Chatbots were meh. Sure, they’ll get better. But the upcoming innovation in chat is about being more human, not less. With the proliferation of adequate speech recognition, AI assistants and wireless headphones, the tech is ready to unlock the potential of our most basic form of communication.
Soon, we’ll talk and listen to our messaging apps when it’s more convenient than typing or reading. The age of voice is about to arrive.
Why now?
When we’ve got our hands full. When we’re on the move. When we don’t want to fumble through menus. When we’re driving, or working, or just don’t want to dig our phones out of our pockets or purses, voice will be there.

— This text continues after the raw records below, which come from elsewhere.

**src/rtl/fir_symmetric_param_pkg.sv**
```systemverilog
// Shared widths, loader state encoding and output saturation for the symmetric FIR.
package fir_pkg;

  localparam int DATA_W_DEF     = 8;
  localparam int COEF_W_DEF     = 8;
  localparam int NUM_UNIQUE_DEF = 3;
  localparam int OUT_W_DEF      = 11;

  localparam int TAPS   = 2 * NUM_UNIQUE_DEF;
  localparam int PRE_W  = DATA_W_DEF + 1;
  localparam int PROD_W = DATA_W_DEF + COEF_W_DEF + 1;
  localparam int SUM_W  = PROD_W + $clog2(NUM_UNIQUE_DEF);

  typedef enum logic [1:0] {
    LD_IDLE   = 2'd0,
    LD_LOAD   = 2'd1,
    LD_COMMIT = 2'd2
  } ld_state_t;

  // Clamp a sign-extended accumulator to the signed out_w range.
  function automatic logic signed [63:0] sat_to_outw(input logic signed [63:0] v,
                                                      input int out_w);
    logic signed [63:0] hi;
    logic signed [63:0] lo;
    hi = (64'sd1 <<< (out_w - 1)) - 64'sd1;
    lo = -(64'sd1 <<< (out_w - 1));
    if (v > hi)
      return hi;
    else if (v < lo)
      return lo;
    else
      return v;
  endfunction

endpackage

```
**src/rtl/fir_symmetric_param_if.sv**
```systemverilog
// Sample/coefficient input and filtered output bundle of the symmetric FIR.
interface fir_symmetric_param_if #(
  parameter int DATA_W = 8,
  parameter int OUT_W  = 11
);
  logic signed [DATA_W-1:0] x_n;
  logic                     s_axis_fir_tvalid;
  logic                     s_set_coeffs;
  logic signed [OUT_W-1:0]  o_y_n;
  logic                     o_valid;
  logic                     o_busy;

  modport master (
    output x_n, s_axis_fir_tvalid, s_set_coeffs,
    input  o_y_n, o_valid, o_busy
  );

  modport slave (
    input  x_n, s_axis_fir_tvalid, s_set_coeffs,
    output o_y_n, o_valid, o_busy
  );
endinterface

```
**src/rtl/fir_coef_loader.sv**
```systemverilog
// Coefficient load FSM: collects NUM_UNIQUE words into a shadow set and commits
// them atomically on the cycle the last word arrives; an early drop discards the shadow.
module fir_coef_loader
  import fir_pkg::*;
#(
  parameter int DATA_W     = DATA_W_DEF,
  parameter int COEF_W     = COEF_W_DEF,
  parameter int NUM_UNIQUE = NUM_UNIQUE_DEF,
  parameter logic [NUM_UNIQUE*COEF_W-1:0] DEFAULT_COEFS = {8'sd3, 8'sd2, 8'sd1}
) (
  input  logic                         clk,
  input  logic                         rst_n,
  input  logic                         set_coeffs,
  input  logic [DATA_W-1:0]            word,
  output logic [NUM_UNIQUE*COEF_W-1:0] coefs,
  output logic                         commit,
  output logic                         busy
);

  localparam int CNT_W = $clog2(NUM_UNIQUE + 1);

  ld_state_t                    state;
  logic [CNT_W-1:0]             cnt;
  logic [NUM_UNIQUE*COEF_W-1:0] shadow;
  logic [NUM_UNIQUE*COEF_W-1:0] shadow_nxt;
  logic                         capture;

  // cnt is 0 in IDLE, so the first word lands in slot 0 on the same edge.
  always_comb begin
    capture    = set_coeffs && (state != LD_COMMIT) && (int'(cnt) < NUM_UNIQUE);
    commit     = capture && (int'(cnt) == NUM_UNIQUE - 1);
    shadow_nxt = shadow;
    for (int k = 0; k < NUM_UNIQUE; k++) begin
      if (capture && (int'(cnt) == k))
        shadow_nxt[k*COEF_W +: COEF_W] = word[COEF_W-1:0];
    end
  end

  always_ff @(posedge clk) begin
    if (!rst_n) begin
      state  <= LD_IDLE;
      cnt    <= '0;
      shadow <= '0;
      coefs  <= DEFAULT_COEFS;
    end else begin
      shadow <= shadow_nxt;
      if (commit)
        coefs <= shadow_nxt;
      case (state)
        LD_IDLE, LD_LOAD: begin
          if (set_coeffs) begin
            cnt   <= cnt + CNT_W'(1);
            state <= commit ? LD_COMMIT : LD_LOAD;
          end else begin
            cnt   <= '0;
            state <= LD_IDLE;
          end
        end
        LD_COMMIT: begin
          if (!set_coeffs) begin
            cnt   <= '0;
            state <= LD_IDLE;
          end
        end
        default: begin
          cnt   <= '0;
          state <= LD_IDLE;
        end
      endcase
    end
  end

  assign busy = (state != LD_IDLE);

endmodule

```
**src/rtl/fir_symmetric_param.sv**
```systemverilog
// Even-length linear-phase FIR: pre-add, multiply, sum+saturate, one register each,
// so o_y_n/o_valid follow an accepted sample by three edges after it enters x[0].
module fir_symmetric_param
  import fir_pkg::*;
#(
  parameter int DATA_W     = DATA_W_DEF,
  parameter int COEF_W     = COEF_W_DEF,
  parameter int NUM_UNIQUE = NUM_UNIQUE_DEF,
  parameter int OUT_W      = OUT_W_DEF,
  parameter logic [NUM_UNIQUE*COEF_W-1:0] DEFAULT_COEFS = {8'sd3, 8'sd2, 8'sd1}
) (
  input  logic                 clk,
  input  logic                 rst_n,
  fir_symmetric_param_if.slave bus
);

  localparam int N_TAPS = 2 * NUM_UNIQUE;
  localparam int PRE_N  = DATA_W + 1;
  localparam int PROD_N = DATA_W + COEF_W + 1;
  localparam int SUM_N  = PROD_N + $clog2(NUM_UNIQUE);

  logic [NUM_UNIQUE*COEF_W-1:0] coefs;
  logic                         commit;
  logic                         accept;

  logic signed [DATA_W-1:0] x_dl [N_TAPS];
  logic signed [PRE_N-1:0]  pre  [NUM_UNIQUE];
  logic signed [PROD_N-1:0] prod [NUM_UNIQUE];
  logic signed [SUM_N-1:0]  sum;
  logic signed [63:0]       sat_full;
  logic                     acc_v;
  logic                     v1;
  logic                     v2;

  fir_coef_loader #(
    .DATA_W        (DATA_W),
    .COEF_W        (COEF_W),
    .NUM_UNIQUE    (NUM_UNIQUE),
    .DEFAULT_COEFS (DEFAULT_COEFS)
  ) u_loader (
    .clk        (clk),
    .rst_n      (rst_n),
    .set_coeffs (bus.s_set_coeffs),
    .word       (bus.x_n),
    .coefs      (coefs),
    .commit     (commit),
    .busy       (bus.o_busy)
  );

  assign accept = bus.s_axis_fir_tvalid & ~bus.s_set_coeffs;

  always_comb begin
    sum = '0;
    for (int k = 0; k < NUM_UNIQUE; k++)
      sum = sum + SUM_N'(prod[k]);
    sat_full = sat_to_outw(64'(sum), OUT_W);
  end

  always_ff @(posedge clk) begin
    if (!rst_n) begin
      for (int k = 0; k < N_TAPS; k++)
        x_dl[k] <= '0;
      for (int k = 0; k < NUM_UNIQUE; k++) begin
        pre[k]  <= '0;
        prod[k] <= '0;
      end
      acc_v       <= 1'b0;
      v1          <= 1'b0;
      v2          <= 1'b0;
      bus.o_valid <= 1'b0;
      bus.o_y_n   <= '0;
    end else begin
      // A commit flushes old-coefficient history; accept is never high on that edge.
      if (commit) begin
        for (int k = 0; k < N_TAPS; k++)
          x_dl[k] <= '0;
      end else if (accept) begin
        x_dl[0] <= bus.x_n;
        for (int k = 1; k < N_TAPS; k++)
          x_dl[k] <= x_dl[k-1];
      end

      for (int k = 0; k < NUM_UNIQUE; k++) begin
        pre[k]  <= PRE_N'(x_dl[k]) + PRE_N'(x_dl[N_TAPS-1-k]);
        prod[k] <= PROD_N'(pre[k]) * PROD_N'($signed(coefs[k*COEF_W +: COEF_W]));
      end

      acc_v       <= accept & ~commit;
      v1          <= acc_v & ~commit;
      v2          <= v1 & ~commit;
      bus.o_valid <= v2 & ~commit;
      if (v2)
        bus.o_y_n <= sat_full[OUT_W-1:0];
    end
  end

endmodule
```
**src/flat_wrapper.sv**
```systemverilog
// flat-port wrapper written by rule: the top's interface ports become plain ports
module fir_symmetric_param_flat import fir_pkg::*;
#(
  parameter int DATA_W     = DATA_W_DEF,
  parameter int COEF_W     = COEF_W_DEF,
  parameter int NUM_UNIQUE = NUM_UNIQUE_DEF,
  parameter int OUT_W      = OUT_W_DEF,
  parameter logic [NUM_UNIQUE*COEF_W-1:0] DEFAULT_COEFS = {8'sd3, 8'sd2, 8'sd1}
)
  (clk, rst_n, bus_x_n, bus_s_axis_fir_tvalid, bus_s_set_coeffs, bus_o_y_n, bus_o_valid, bus_o_busy);
  fir_symmetric_param_if #(.DATA_W(DATA_W), .OUT_W(OUT_W)) bus_i ();
  input  logic clk;
  input  logic rst_n;
  input wire logic [$bits(bus_i.x_n)-1:0] bus_x_n;
  input wire logic [$bits(bus_i.s_axis_fir_tvalid)-1:0] bus_s_axis_fir_tvalid;
  input wire logic [$bits(bus_i.s_set_coeffs)-1:0] bus_s_set_coeffs;
  output wire logic [$bits(bus_i.o_y_n)-1:0] bus_o_y_n;
  output wire logic [$bits(bus_i.o_valid)-1:0] bus_o_valid;
  output wire logic [$bits(bus_i.o_busy)-1:0] bus_o_busy;
  assign bus_i.x_n = bus_x_n;
  assign bus_i.s_axis_fir_tvalid = bus_s_axis_fir_tvalid;
  assign bus_i.s_set_coeffs = bus_s_set_coeffs;
  assign bus_o_y_n = bus_i.o_y_n;
  assign bus_o_valid = bus_i.o_valid;
  assign bus_o_busy = bus_i.o_busy;
  fir_symmetric_param #(.DATA_W(DATA_W), .COEF_W(COEF_W), .NUM_UNIQUE(NUM_UNIQUE), .OUT_W(OUT_W), .DEFAULT_COEFS(DEFAULT_COEFS)) u_core (.clk(clk), .rst_n(rst_n), .bus(bus_i));
endmodule
```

Tech fortune-teller Mary Meeker thinks voice is coming, too, calling it the “most efficient form of computing input.” We can speak 150 words per minute compared to typing only 40, and voice interfaces can learn context about us to improve prediction of our intent. Instead of always browsing starting at the home screen, we can dive directly into the functions we want.
“As speech recognition accuracy goes from say 95% to 99%, all of us in the room will go from barely using it today to using it all the time,” says Baidu’s Chief Scientist Andrew Ng. Voice assistant and search usage are rapidly climbing as Amazon’s Alexa captures the imagination of consumers and developers.
Right now, however, our access to voice interfaces for chat is limited. There’s basic dictation through Android and Siri in iOS, but getting anything read aloud to you can be cumbersome. VoIP calling is growing, with 300 million of Facebook Messenger’s 1 billion users firing up its audio and video calling features each month.
But in most apps, there’s still no way to quickly hear your chat push notifications or messages read aloud to you, have your voice messages transcribed, bounce between message threads or interact with chatbots via voice. I believe that’s poised to change.
Who’s speaking up?
Facebook acquired voice and natural language interface startup Wit.ai in 2015 but hasn’t done much publicly with its technology outside of text bots. One thing it’s still testing is the ability to send a voice clip message and have Facebook automatically turn that into text so the recipient can read it instead of listening.
Last week, the head of Facebook Messenger David Marcus said voice “is not something we’re actively working on right now,” but added that “at some point it’s pretty obvious that as we develop more and more capabilities and interactions inside of Messenger, we’ll start working on voice exchanges and interfaces.”
Yet Facebook-owned WhatsApp just rolled out iOS 10 integration with Siri so you can ask it to call someone for you or message them something, VentureBeat reports. I’d bet we see something similar come to Messenger.
What’s more ambitious could be Facebook’s interest in understanding how humans speak differently when we talk to each other versus when we talk to computers. Over a year ago, a source told me Facebook’s secretive Language Technology Group was investigating this opportunity.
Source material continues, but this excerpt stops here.